Medicaid is a federal and state program that provides health coverage for certain people with limited income and assets. Each state runs different Medicaid-funded programs for different groups of people, including:
- Older adults
- People with disabilities
- Pregnant people
- Parents and/or caretakers of children
All states also have Medicaid programs for people with limited incomes and assets who need nursing home care, long-term care services, and home health care services. Some states also have programs for individual adults who don’t fit any of these categories.
Each state uses financial eligibility guidelines to determine whether you are eligible for Medicaid coverage.
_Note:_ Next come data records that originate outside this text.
## config.mk

```make
export PLATFORM = sky130hd
export DESIGN_NAME = rrh_ctrl
export DESIGN_NICKNAME = d
export VERILOG_FILES = /design/src/sv/rrh_pkg.sv /design/src/sv/rrh_ctrl.sv
export SDC_FILE = /design/constraint.sdc
export NUM_CORES = 1
export LEC_CHECK = 0
export BUFFER_PORTS_ARGS = -buffer_cell sky130_fd_sc_hd__buf_2
export CORE_UTILIZATION = 40
export DETAILED_ROUTE_END_ITERATION = 12
export HOLD_SLACK_MARGIN = 0.08
export PLACE_DENSITY = 0.64
export SLEW_MARGIN = 0
export SYNTH_ARGS = -nofsm -noshare
export SYNTH_HDL_FRONTEND = slang
export SYNTH_SLANG_ARGS = --single-unit
```

## constraint.sdc

```tcl
create_clock -name clk_i -period 2.7 [get_ports clk_i]
set_input_delay 0 -clock clk_i [delete_from_list [all_inputs] [get_ports clk_i]]
set_output_delay 0 -clock clk_i [all_outputs]
set_load 0.01 [all_outputs]
```
**config.mk**
```make
export PLATFORM = sky130hd
export DESIGN_NAME = sacd_ram
export DESIGN_NICKNAME = d
export VERILOG_FILES = /design/src/hw/rtl/sacd_ram.sv
export SDC_FILE = /design/constraint.sdc
export NUM_CORES = 1
export LEC_CHECK = 0
export CORE_MARGIN = 2
export CORE_UTILIZATION = 60
export CTS_BUF_LIST = sky130_fd_sc_hd__clkbuf_8
export DETAILED_ROUTE_END_ITERATION = 16
export DONT_BUFFER_PORTS = 1
export PLACE_DENSITY = 0.76
export SYNTH_ARGS = -nofsm -noshare
export SYNTH_HDL_FRONTEND = slang
export SYNTH_SLANG_ARGS = --single-unit
export TNS_END_PERCENT = 1
```
**constraint.sdc**
```tcl
create_clock -name clk -period 3 [get_ports clk]
set_clock_uncertainty 0.1 [all_clocks]
set_input_delay 0.6 -clock clk [delete_from_list [all_inputs] [get_ports clk]]
set_output_delay 0.6 -clock clk [all_outputs]
set_load 0.02 [all_outputs]
```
Generally, your income and assets must be below a certain amount to qualify, but this amount varies from state to state and from program to program. You are eligible for Medicaid if you fall into an eligible group and meet that group’s financial eligibility requirements.
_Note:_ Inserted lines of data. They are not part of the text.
### src/hw/rtl/sacd_pkg.sv
package sacd_pkg;

    localparam int DEF_SET_BITS  = 7;
    localparam int DEF_LINE_BITS = 5;
    localparam int DEF_WAYS      = 8;
    localparam int DEF_ADDR_BITS = 32;

    typedef struct packed {
        logic        mode;
        logic [31:0] address;
    } req_t;

    typedef struct packed {
        logic        hit;
        logic [6:0]  set_index;
        logic [2:0]  way;
        logic        writeback;
        logic [31:0] writeback_address;
        logic [31:0] fill_address;
    } rsp_t;

    typedef enum logic [1:0] {
        ST_CLEAR,
        ST_IDLE,
        ST_LOOKUP
    } state_t;

    localparam logic MODE_WRITE = 1'b1;

    function automatic int tag_width(int addr_bits, int set_bits, int line_bits);
        int w;
        w = addr_bits - set_bits - line_bits;
        return (w > 0) ? w : 1;
    endfunction

    function automatic int way_width(int ways);
        return (ways > 1) ? $clog2(ways) : 1;
    endfunction

    function automatic int set_width(int set_bits);
        return (set_bits > 0) ? set_bits : 1;
    endfunction

    function automatic int row_width(int addr_bits, int set_bits, int line_bits, int ways);
        return ways * (tag_width(addr_bits, set_bits, line_bits) + 2 + way_width(ways));
    endfunction

endpackage

### src/hw/rtl/sacd_lookup.sv
module sacd_lookup #(
    parameter int SET_BITS  = sacd_pkg::DEF_SET_BITS,
    parameter int LINE_BITS = sacd_pkg::DEF_LINE_BITS,
    parameter int WAYS      = sacd_pkg::DEF_WAYS,
    parameter int ADDR_BITS = sacd_pkg::DEF_ADDR_BITS,
    localparam int ROW_W = sacd_pkg::row_width(ADDR_BITS, SET_BITS, LINE_BITS, WAYS)
) (
    input  sacd_pkg::req_t   req,
    input  logic [ROW_W-1:0] row_rd,
    output logic [ROW_W-1:0] row_wr,
    output logic [ROW_W-1:0] row_init,
    output sacd_pkg::rsp_t   res
);
    import sacd_pkg::*;

    localparam int TAG_W   = tag_width(ADDR_BITS, SET_BITS, LINE_BITS);
    localparam int WAY_W   = way_width(WAYS);
    localparam int SET_W   = set_width(SET_BITS);
    localparam int TAG_SH  = SET_BITS + LINE_BITS;
    localparam int VAL_OFF = WAYS * TAG_W;
    localparam int DIR_OFF = VAL_OFF + WAYS;
    localparam int ORD_OFF = DIR_OFF + WAYS;
    localparam logic [SET_W-1:0] SET_MASK = SET_W'((1 << SET_BITS) - 1);

    logic [ADDR_BITS-1:0] addr;
    logic [SET_W-1:0]     set_idx;
    logic [TAG_W-1:0]     tag;
    logic [TAG_W-1:0]     tags [WAYS];
    logic [TAG_W-1:0]     tags_n [WAYS];
    logic [WAYS-1:0]      valid;
    logic [WAYS-1:0]      valid_n;
    logic [WAYS-1:0]      dirty;
    logic [WAYS-1:0]      dirty_n;
    logic [WAY_W-1:0]     order [WAYS];
    logic [WAY_W-1:0]     order_n [WAYS];
    logic                 hit;
    logic [WAY_W-1:0]     way;
    logic [WAY_W-1:0]     pos;
    logic                 wb;
    logic [ADDR_BITS-1:0] wb_addr;
    logic [ADDR_BITS-1:0] fill_addr;

    always_comb
    begin
        addr    = req.address[ADDR_BITS-1:0];
        set_idx = SET_W'(addr >> LINE_BITS) & SET_MASK;
        tag     = TAG_W'(addr >> TAG_SH);

        for (int w = 0; w < WAYS; w++)
        begin
            tags[w]  = row_rd[w*TAG_W +: TAG_W];
            valid[w] = row_rd[VAL_OFF + w];
            dirty[w] = row_rd[DIR_OFF + w];
            order[w] = row_rd[ORD_OFF + w*WAY_W +: WAY_W];
        end

        // parallel tag compare, lowest matching way wins
        hit = 1'b0;
        way = '0;
        for (int w = 0; w < WAYS; w++)
        begin
            if (!hit && valid[w] && tags[w] == tag)
            begin
                hit = 1'b1;
                way = WAY_W'(w);
            end
        end
        if (!hit)
        begin
            way = order[0];
        end

        wb        = !hit && valid[way] && dirty[way];
        wb_addr   = wb ? ((ADDR_BITS'(tags[way]) << TAG_SH) |
                          (ADDR_BITS'(set_idx) << LINE_BITS)) : '0;
        fill_addr = hit ? '0 : ((addr >> LINE_BITS) << LINE_BITS);

        for (int w = 0; w < WAYS; w++)
        begin
            tags_n[w] = tags[w];
        end
        valid_n = valid;
        dirty_n = dirty;
        if (!hit)
        begin
            tags_n[way]  = tag;
            valid_n[way] = 1'b1;
            dirty_n[way] = 1'b0;
        end
        if (req.mode == MODE_WRITE)
        begin
            dirty_n[way] = 1'b1;
        end

        // move the used way to the most recent end
        pos = '0;
        for (int i = 0; i < WAYS; i++)
        begin
            if (order[i] == way)
            begin
                pos = WAY_W'(i);
            end
        end
        for (int i = 0; i < WAYS - 1; i++)
        begin
            order_n[i] = (i < int'(pos)) ? order[i] : order[i+1];
        end
        order_n[WAYS-1] = way;

        for (int w = 0; w < WAYS; w++)
        begin
            row_wr[w*TAG_W +: TAG_W]            = tags_n[w];
            row_wr[VAL_OFF + w]                 = valid_n[w];
            row_wr[DIR_OFF + w]                 = dirty_n[w];
            row_wr[ORD_OFF + w*WAY_W +: WAY_W]  = order_n[w];
            row_init[w*TAG_W +: TAG_W]           = '0;
            row_init[VAL_OFF + w]                = 1'b0;
            row_init[DIR_OFF + w]                = 1'b0;
            row_init[ORD_OFF + w*WAY_W +: WAY_W] = WAY_W'(w);
        end

        res.hit               = hit;
        res.set_index         = 7'(set_idx);
        res.way               = 3'(way);
        res.writeback         = wb;
        res.writeback_address = 32'(wb_addr);
        res.fill_address      = 32'(fill_addr);
    end

endmodule

### config.mk
export PLATFORM = sky130hd
export DESIGN_NAME = sacd_lookup
export DESIGN_NICKNAME = d
export VERILOG_FILES = /design/src/hw/rtl/sacd_pkg.sv /design/src/hw/rtl/sacd_lookup.sv
export SDC_FILE = /design/constraint.sdc
export NUM_CORES = 1
export LEC_CHECK = 0
export ABC_CLOCK_PERIOD_IN_PS = 4000
export BUFFER_PORTS_ARGS = -buffer_cell sky130_fd_sc_hd__buf_2
export CORE_AREA = 8 8 271 273
export DETAILED_ROUTE_END_ITERATION = 10
export DIE_AREA = 0 0 279 281
export GPL_ROUTABILITY_DRIVEN = 0
export SLEW_MARGIN = 25
export SYNTH_ARGS = -nofsm -noshare
export SYNTH_HDL_FRONTEND = slang
export SYNTH_SLANG_ARGS = --single-unit
### constraint.sdc
create_clock -name vclk -period 4
set_input_delay 0.2 -clock vclk [all_inputs]
set_output_delay 0.2 -clock vclk [all_outputs]
set_load 0.05 [all_outputs]
# Yosys cells after proc, flatten, opt, wreduce, memory -nomap -nowiden
# Index checks and enable logic that the tools add are counted.
# classes
addsub,0
mul,0
n_div,0
n_lt_le_gt_ge,11
eq_ne,15
n_shift,0
mux,48
n_bitwise,6
n_reduce_logical,27
# ops
op,count
$bwmux 160,1
$eq 20x20->1,8
$mux 160,1
$mux 32,2
$bmux 20 s3,1
$demux 20 s3,1
$mux 20,3
$mux 3,18
$or 32x12->32,1
$mux 8,3
$eq 3x3->1,7
$logic_and 1x1->1,19
$or 8x8->8,2
$mux 1,13
$lt 3x3->1 const A,3
$and 8x8->8,1
$logic_not 1->1,8
$not 8->8,1
$bmux 1 s3,2
$lt 1x3->1 const A,2
$lt 2x3->1 const A,2
$ge 4x4->1 const B,1
$lt 3x4->1 const B,1
$lt 4x1->1 const B,1
other kinds (4),5
# word_totals
register_bits,0
latchBits,0
ram_bits,0
mem_bits_ro,0
inputBits,233
word_cells,107
n_memories,0

# Logic depth before layout (Yosys ltp)
# Gate-level depths: netlist of run 1.
# depth
ltp_word,42
depth_mapped,17
depth_no_buf,12

# Worst setup path after synthesis of run 1
# OpenSTA, ideal clock, no wires.
# synth_path
path_type,input port to output port
startpoint,in req[26] (netlist name)
endpoint,out res[44] (netlist name)
t_arrival_ns,4.119
path_slack_ns,-0.319
path_stages,13
n_path_buf,2
cell_sequence,buf_4 -> xor2_1 -> nor4_1 -> nand4_1 -> o2bb2ai_1 -> o211ai_1 -> nand3_2 -> inv_1 -> nand3_1 -> o2111ai_1 -> or4_1 -> buf_2 -> nor4_1
# synth_rtl
element,line,source
"start, declared",sacd_lookup.sv:8,"input sacd_pkg::req_t req,"
"end, declared",sacd_lookup.sv:12,output sacd_pkg::rsp_t res

==> summary.md, run 1 <==
| Metric | Value |
|---|---|
| Status | `finished, violations left` |
| Failing checks | `negative setup slack` |
| Total power | `0.00334 W` |
| Clock power frac | `0%` |
| Drt total wl | `77200 um` |
| Final Hold Viols | `0` |
| Multi-input combinational cell area | `7280 um^2` |
| CP max FO | `10` |
| Fin crit share | `103%` |
| Netlist Area Pre-Place | `7940 um^2` |
| Switching part of the total power | `66.6%` |
| Pre-CTS setup slack | `-0.612 ns` |
| Initial DRC count | `463` |
| Slew Limit Fails | `0` |
| Setup_tns | `-0.634 ns` |
| RSZ-0062 raised after global routing | `true` |
| Area leader, netlist | `mux2_2` |
| Vias per inst | `3.88` |
| IO Count | `709` |
| DRC | `0` |
| Sw power | `0.00222 W` |
| Via Count | `10200` |
| Post-synth cell types | `55` |
| CP arrival | `3.90 ns` |
| Buf/Inv on CP | `8` |
| Slowest-stage cell, CP | `or4_4` |
| Pint | `0.00112 W` |
| Sequential fraction of the synthesis area | `0%` |
| Critical path class | `in2out` |
| Slew @ Worst Pin | `0.586 ns` |
| Yosys warns | `0` |
| Lkg Pwr | `6.92 nW` |
| Most frequent CP cell | `buf_4` |
| Max-cap viol count | `0` |
| Fmax | `0.244 GHz` |
| Drt wl/cell | `29.3 um` |
| Port bufs | `494` |
| Top cells by area, synth | `mux2_2 (24%), buf_4 (23%), xnor2_1 (14%)` |
| Count leader, synth | `buf_4` |
| Final worst slack | `-0.101 ns` |
| Startpoint Class | `input port` |
| Worst EP required | `3.80 ns` |
| Initial antenna violation count | `23` |
| CP Capture Type | `output pin` |
| DP HPWL | `66300 um` |
| Delay-heaviest family, CP | `simple AND/OR/NAND/NOR gates` |
| Reg power frac | `0%` |
| Largest net degree at the start of global routing | `21` |
| Vias in the first global route | `10800` |
| Post-Synthesis Cells | `981` |
| Fillers | `7724` |
| Number of routed nets with antenna violations | `0` |
| Core area | `69300 um^2` |
| Remaining Overflow, GRT | `0` |
| Die Area | `78400 um^2` |
| Initial core utilization | `11.5%` |
| Final #Nets | `1922` |
| Layout cell share with drive strength beyond 1 | `64.9%` |
| Synth top area share | `23.7%` |
| Die H | `281 um` |
| PwrDens | `226 nW/um^2` |
| DR pass1 iterations | `5` |
| Crit-path cells | `buf_8, buf_4, clkbuf_16, buf_4, xor2_1, nor4_2, nand4_1, nand4_1, or3_4, nand2_8, inv_8, nand3_2, o22ai_1, or4_4, buf_12, nor4_2, buf_4, buf_12` |
| Post-Syn Area per Cell | `8.09 um^2` |
| Layout Cells excl Fill | `2632` |
| Final setup vio count | `15` |
| Cts hold-fix bufs | `0` |
| Slew margin rel. | `60.9%` |
| Die Span X | `279 um` |
| FF/Latch Area | `0 um^2` |
| Clkbuf count | `0` |
| Hold Slack | `0.704 ns` |
| VDD IR-drop max | `0.117 mV` |
| Min-delay worst type | `in2out` |
| Cells after DPL | `2606` |
| All-Layer GR Usage | `18.0%` |
| Site Rows | `97` |
| Global-route wire length before repair | `97900 um` |
| Seq cells | `0` |
| Synth top cells by count | `buf_4 (240), mux2_2 (167), xnor2_1 (123), xor2_1 (52), o22ai_1 (49)` |
| Area delta synth->final | `86.4%` |
| Post-route minimum period | `4.10 ns` |
| Slowest stage delay, CP | `0.58 ns` |
| Comb pwr share | `100.0%` |
layout by cell type (no fill, tap or decap), drive strengths merged, types with 6 or more instances in the layout:
cell	instances
buf	793
conb	210
mux2	175
xnor2	124
xor2	52
o22ai	49
nor4	36
nand4	30
and2	25
nand2	24
inv	23
nand3	21
nor2	19
o22a	16
o221ai	16
o21ai	10
nand2b	8
a22o	8
clkbuf	7
or4	6
what timing repair did:
item,CTS,global route
hold endpoints to repair,0,0
gates resized for setup,112,104
setup buffers,10,11
endpoints found under the setup margin,209,102
pin swaps,25,27
cloned,2,3
layout make-up:
type | count | area share [%]
multi-input cells | 862 | 49.2
repair buffers | 801 | 42.1
well taps | 940 | 7.95
inverters | 24 | 0.676
diodes | 5 | 0.0846
kinds of logic (layout without fill, tap and decap cells):
kind of cell              count (synthesis)  after routing  synth area share, %
AOI/OAI and AO/OA                       120            120                 11.3
xor gates and xnor gates                176            176                 19.5
buffers and inverters                   327            825                 28.9
other                                     2            215               0.0946
and+or+nand+nor                         181            181                 15.4
muxes                                   175            175                 24.8
through the flow:
| step | util [%] | area, um^2 |
|---|---|---|
| after floorplan | - | 8720 |
| after global placement | 19.4 | 13400 |
| after detailed placement | 19.4 | 13400 |
| after CTS | 20.5 | 14200 |
| after global routing | 21.3 | 14800 |
| final | 21.4 | 14800 |
per-layer routing:
layer	wire, um	track usage, %	vias to the layer above	part of all wire, %
li1	-	-	4464	-
met3	4700	2.87	97	6.1
met4	1540	2.42	6	2.0
met2	37600	32.6	667	49
met1	33400	22.8	4965	43
met5	38	0	-	0.049
power by group through the flow:
stage               clock network, W  logic (W)  registers (W)
global route                       0    0.00347              0
finish                0.000000000134    0.00334              0
detailed placement                 0    0.00313              0
floorplan                          0    0.00202              0
CTS                                0    0.00327              0
global placement                   0    0.00314              0
worst paths after layout:
kind / start / end / slack [ns] / depth (start not counted)
worst max-delay path: req[29] / res[47] / -0.10 / 18
worst min-delay path: req[8] / res[71] / 0.70 / 2
Power figures use the tool's default switching activity.
==> run 2, diff against run 1 <==
--- a/config.mk
+++ b/config.mk
@@ -7,10 +7,11 @@
 export LEC_CHECK = 0
 export ABC_CLOCK_PERIOD_IN_PS = 4000
 export BUFFER_PORTS_ARGS = -buffer_cell sky130_fd_sc_hd__buf_2
-export CORE_AREA = 8 8 271 273
+export CORE_AREA = 2 2 272 274
 export DETAILED_ROUTE_END_ITERATION = 10
-export DIE_AREA = 0 0 279 281
+export DIE_AREA = 0 0 274 276
 export GPL_ROUTABILITY_DRIVEN = 0
+export SKIP_LAST_GASP = 1
 export SLEW_MARGIN = 25
 export SYNTH_ARGS = -nofsm -noshare
 export SYNTH_HDL_FRONTEND = slang
==> summary.md, run 2 (synthesized netlist as in run 1, its figures left out) <==
| Metric | Value |
|---|---|
| Status | `finished, violations left` |
| Failing checks | `negative setup slack` |
| Area delta synth->final | `91.2%` |
| Die Area | `75600 um^2` |
| RSZ-0062 raised after global routing | `true` |
| Final Util | `20.9%` |
| DP HPWL | `60200 um` |
| Core area | `72600 um^2` |
| Initial DRC count | `493` |
| Number of routed nets with antenna violations | `0` |
| Via Count | `10100` |
| Slowest stage delay, CP | `0.62 ns` |
| Initial antenna violation count | `8` |
| Hold wc startpoint | `req[5]` |
| Final setup vio count | `66` |
| Port bufs | `494` |
| DR pass1 iterations | `5` |
| Switching part of the total power | `65.4%` |
| Seq cells | `0` |
| Lkg Pwr | `6.99 nW` |
| All-Layer GR Usage | `18.1%` |
| Layout cell share with drive strength beyond 1 | `64.1%` |
| Cells after DPL | `2555` |
| Vias per inst | `3.88` |
| Remaining Overflow, GRT | `0` |
| IO Count | `709` |
| Fmax | `0.241 GHz` |
| Max-cap viol count | `0` |
| Vias in the first global route | `9866` |
| Clkbuf count | `0` |
| Commonest non-fill, non-tap cell in the layout | `buf_2` |
| Final #Nets | `1884` |
| Fin crit share | `104%` |
| Fillers | `8002` |
| Hold Slack | `0.702 ns` |
| Crit-path cells | `buf_2, buf_6, xnor2_4, nand4_1, nor4_4, nand4_1, buf_4, nand4_1, o21bai_4, inv_4, nand3_1, a21oi_1, or4_4, buf_12, buf_16, buf_4, nor4_4, buf_12` |
| Largest net degree at the start of global routing | `30` |
| WHS Endpoint | `res[68]` |
| Slew @ Worst Pin | `0.739 ns` |
| CP Capture Type | `output pin` |
| Multi-input combinational cell area | `7330 um^2` |
| CP arrival | `3.95 ns` |
| Pint | `0.00119 W` |
| Initial core utilization | `10.9%` |
| Most frequent CP cell | `nand4_1` |
| VDD IR-drop max | `0.127 mV` |
| Startpoint Class | `input port` |
| Most frequent cells in the layout | `buf_2 (353), buf_4 (230), conb_1 (210), mux2_2 (162), xnor2_1 (101)` |
| Sw power | `0.00224 W` |
| Drt wl/cell | `28.5 um` |
| Site Rows | `99` |
| Slew margin rel. | `50.3%` |
| Slowest-stage cell, CP | `or4_4` |
| Min-delay worst type | `in2out` |
| Final worst slack | `-0.150 ns` |
| Final Hold Viols | `0` |
| FF/Latch Area | `0 um^2` |
| Worst EP required | `3.80 ns` |
| Reg power frac | `0%` |
| Layout Cells excl Fill | `2615` |
| Die Span X | `274 um` |
| Critical path class | `in2out` |
| Die H | `276 um` |
| Clock power frac | `0%` |
| Global-route wire length before repair | `93000 um` |
| Slew Limit Fails | `0` |
| Drt total wl | `74500 um` |
| DRC | `0` |
| CP max FO | `11` |
| Comb pwr share | `100.0%` |
| PwrDens | `226 nW/um^2` |
| Worst hold path stage count | `2` |
| Post-route minimum period | `4.15 ns` |
run 2: per-layer routing:
metal  GRT usage [%]  share of wire (%)  vias up
met1            22.9                 42     4963
met5               0              0.028        -
met4            4.26                2.7        4
met2            32.1                 49      671
met3            2.70                6.2      104
li1                -                  -     4399
run 2: area by class of cell:
type,count,share of cell area (%)
Multi-Input combinational cell,862,48.3
Timing Repair Buffer,763,43.0
Tap cell,959,7.90
Inverter,24,0.725
Antenna cell,7,0.115
run 2: worst max path at each step:
stage	endpoint	slack (ns)	cells after the start	from
2_1_floorplan	res[44]	-0.32	13	req[26]
3_3_place_gp	res[63]	-1.42	18	req[14]
3_5_place_dp	res[47]	-0.89	18	req[14]
4_1_cts	res[63]	-0.25	19	req[26]
5_1_grt	res[63]	-0.27	18	req[26]
6_report	res[63]	-0.15	18	req[25]
run 2: timing repair:
item                                    CTS  global route
buffers inserted                         31            26
pin swaps                                34            27
resized for setup                       213           172
gates cloned                              7             4
endpoints found under the setup margin  225           209
hold buffers                              0             0
run 2: metrics by stage:
| step | setup TNS (ns) | worst slack, ns | instance area, um^2 | total power [W] |
|---|---|---|---|---|
| 5_1_grt | -15.10 | -0.273 | 15200 | 0.00355 |
| 6_report | -3.69 | -0.150 | 15200 | 0.00343 |
| 4_1_cts | -16.57 | -0.251 | 14200 | 0.00331 |
| 2_1_floorplan | -2.56 | -0.319 | 8720 | 0.00202 |
| 3_5_place_dp | -144.12 | -0.894 | 12900 | 0.00306 |
| 3_3_place_gp | -253.70 | -1.42 | 12900 | 0.00305 |
run 2: power groups by stage:
stage                     clock network [W]  registers (W)  logic (W)
after CTS                                 0              0    0.00331
after global routing        0.0000000000315              0    0.00355
after floorplan                           0              0    0.00202
after global placement                    0              0    0.00305
final                       0.0000000000620              0    0.00343
after detailed placement                  0              0    0.00306
run 2: worst max-delay path, delay by kind of cell:
kind	cells	cell delay (ns)
AND/OR/NAND/NOR	7	2.02
buffers and inverters	8	1.19
XOR/XNOR	1	0.23
AO/OA/AOI/OAI	2	0.28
If you are eligible for Medicare and Medicaid (dually eligible), you can enroll in both. Medicaid can cover services that Medicare does not, like long-term care. It can also pick up Medicare’s out-of-pocket costs (deductibles, coinsurances, copayments).
Some states offer a Medicaid spend-down program or medically needy program for individuals with incomes over their state’s eligibility requirements. A spend-down program allows you to deduct your medical expenses from your income so that you can qualify for Medicaid. Contact your local Medicaid office to learn if a spend-down is available in your state.